His principal discipline is hydraulics, chemically-active fluid dynamics, and environmental exposure and risk assessment. His work on sediment-contaminant transport modeling is internationally recognized. He was a committee chairman of the American Society of Civil Engineers. He is listed in the “Who’s Who in America”.

Dr. Onishi was a member of the U.S. National Academy of Sciences’ committee, and is an adjunct member of the U.S. National Council of Radiation Protection and Measurements. He was the U.S. Government Coordinator of Chernobyl nuclear accident’s aquatic environmental program of “U.S./U.S.S.R. Joint Coordinating Committee on Civilian Nuclear Reactor Safety”. Recently, he conceptually designed and evaluated benefits of the “New Safe Confinement” being constructed over the Chernobyl sarcophagus. He has been an environmental advisor to the International Atomic Energy Agency (IAEA) of the United Nations (U.N.), and helped the Philippine Government to develop a marine radiological assessment capability, as requested by IAEA. He was the Chief Scientist of a $200-million, radioactive waste retrieval operation at DOE’s Hanford Site. He was a member of an international “Slurry Transfer Expert Panel” for DOE.
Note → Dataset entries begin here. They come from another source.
[src/rtl/factory_test_mem_engine.sv]
// Command-driven scratch RAM: pointer set, write, read with registered data,
// and a multi-cycle bulk FILL that writes seed+index into every word.
module factory_test_mem_engine #(
    parameter int unsigned MemDepth     = 16,
    parameter int unsigned MemAddrWidth = 4
) (
    input  logic                    clk_i,
    input  logic                    rst_ni,
    input  logic                    ena_i,
    input  logic                    cmd_valid_i,
    input  logic [1:0]              cmd_op_i,
    input  logic [7:0]              cmd_data_i,
    output logic [7:0]              rd_data_o,
    output logic                    rd_valid_o,
    output logic                    busy_o,
    output logic [MemAddrWidth-1:0] ptr_o,
    output logic                    cmd_drop_o
);

    typedef enum logic [0:0] {StIdle, StFill} state_e;

    localparam logic [1:0] OpSetAddr = 2'd0;
    localparam logic [1:0] OpWrite   = 2'd1;
    localparam logic [1:0] OpRead    = 2'd2;
    localparam logic [1:0] OpFill    = 2'd3;

    localparam logic [MemAddrWidth-1:0] LastAddr = MemAddrWidth'(MemDepth - 1);

    state_e                  state_q, state_d;
    logic [MemAddrWidth-1:0] ptr_q, ptr_d;
    logic [MemAddrWidth-1:0] cnt_q, cnt_d;
    logic [7:0]              seed_q, seed_d;
    logic [7:0]              rd_data_q, rd_data_d;
    logic                    rd_valid_q, rd_valid_d;
    logic                    cmd_drop_q, cmd_drop_d;

    logic [7:0]              mem_q [MemDepth];
    logic                    mem_we;
    logic [MemAddrWidth-1:0] mem_waddr;
    logic [7:0]              mem_wdata;

    always_comb begin
        state_d    = state_q;
        ptr_d      = ptr_q;
        cnt_d      = cnt_q;
        seed_d     = seed_q;
        rd_data_d  = rd_data_q;
        rd_valid_d = 1'b0;
        cmd_drop_d = 1'b0;
        mem_we     = 1'b0;
        mem_waddr  = ptr_q;
        mem_wdata  = cmd_data_i;

        case (state_q)
            StIdle: begin
                if (ena_i && cmd_valid_i) begin
                    case (cmd_op_i)
                        OpSetAddr: ptr_d = cmd_data_i[MemAddrWidth-1:0];
                        OpWrite: begin
                            mem_we = 1'b1;
                            ptr_d  = ptr_q + 1'b1;
                        end
                        OpRead: begin
                            rd_data_d  = mem_q[ptr_q];
                            rd_valid_d = 1'b1;
                            ptr_d      = ptr_q + 1'b1;
                        end
                        OpFill: begin
                            seed_d  = cmd_data_i;
                            cnt_d   = '0;
                            state_d = StFill;
                        end
                        default: ;
                    endcase
                end
            end
            StFill: begin
                // Commands arriving mid-fill are rejected without touching fill progress.
                if (ena_i) begin
                    cmd_drop_d = cmd_valid_i;
                    mem_we     = 1'b1;
                    mem_waddr  = cnt_q;
                    mem_wdata  = seed_q + 8'(cnt_q);
                    cnt_d      = cnt_q + 1'b1;
                    if (cnt_q == LastAddr) begin
                        state_d = StIdle;
                        ptr_d   = '0;
                    end
                end
            end
            default: state_d = StIdle;
        endcase
    end

    always_ff @(posedge clk_i or negedge rst_ni) begin
        if (!rst_ni) begin
            state_q    <= StIdle;
            ptr_q      <= '0;
            cnt_q      <= '0;
            seed_q     <= '0;
            rd_data_q  <= '0;
            rd_valid_q <= 1'b0;
            cmd_drop_q <= 1'b0;
        end else begin
            state_q    <= state_d;
            ptr_q      <= ptr_d;
            cnt_q      <= cnt_d;
            seed_q     <= seed_d;
            rd_data_q  <= rd_data_d;
            rd_valid_q <= rd_valid_d;
            cmd_drop_q <= cmd_drop_d;
        end
    end

    // RAM is deliberately not reset so a partial fill survives an abort.
    always_ff @(posedge clk_i) begin
        if (mem_we) begin
            mem_q[mem_waddr] <= mem_wdata;
        end
    end

    assign rd_data_o  = rd_data_q;
    assign rd_valid_o = rd_valid_q;
    assign busy_o     = (state_q == StFill);
    assign ptr_o      = ptr_q;
    assign cmd_drop_o = cmd_drop_q;

endmodule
As a PNNL manager, he developed and supervised dozens of Japanese environmental studies, including those on the low level radioactive waste disposal at Rokkasho Mura, Japan from disposal system conceptual development to successfully obtaining its site operational license, and on the high level radioactive waste disposal.

His several sediment-contaminant transport models have been the world most advanced contaminant (radionuclide and toxic chemical) transport codes for rivers, estuaries, coastal waters, and lakes for over two decades. His modeling approach has been adapted by researchers in many countries. His pioneering, toxic chemical transport/risk assessment methodology opened a stochastic risk assessment modeling approach to hazardous materials, pesticides, and heavy metals in U.S. His simple but robust models are official IAEA surface water radiological assessment models. Dr. Onishi also developed the most advanced computer code to simulate interacting flows and chemical reactions. Dr. Onishi assessed removal, liquidation, and deep ocean disposal of CO2 gas generated by a power plant for possible mitigation of global climate change.

Dr. Onishi has published over 200 papers and reports, and co-authored 16 books, e.g., a 2007 Chernobyl book as a senior editor. He gave a workshop at a 2007 U.N. conference on climate change impacts. Dr. Onishi was featured in the U.S. high school textbook, Earth Science. He and his work were also featured in the popular scientific TV program, “NOVA” of the U.S. Public Broadcasting Service.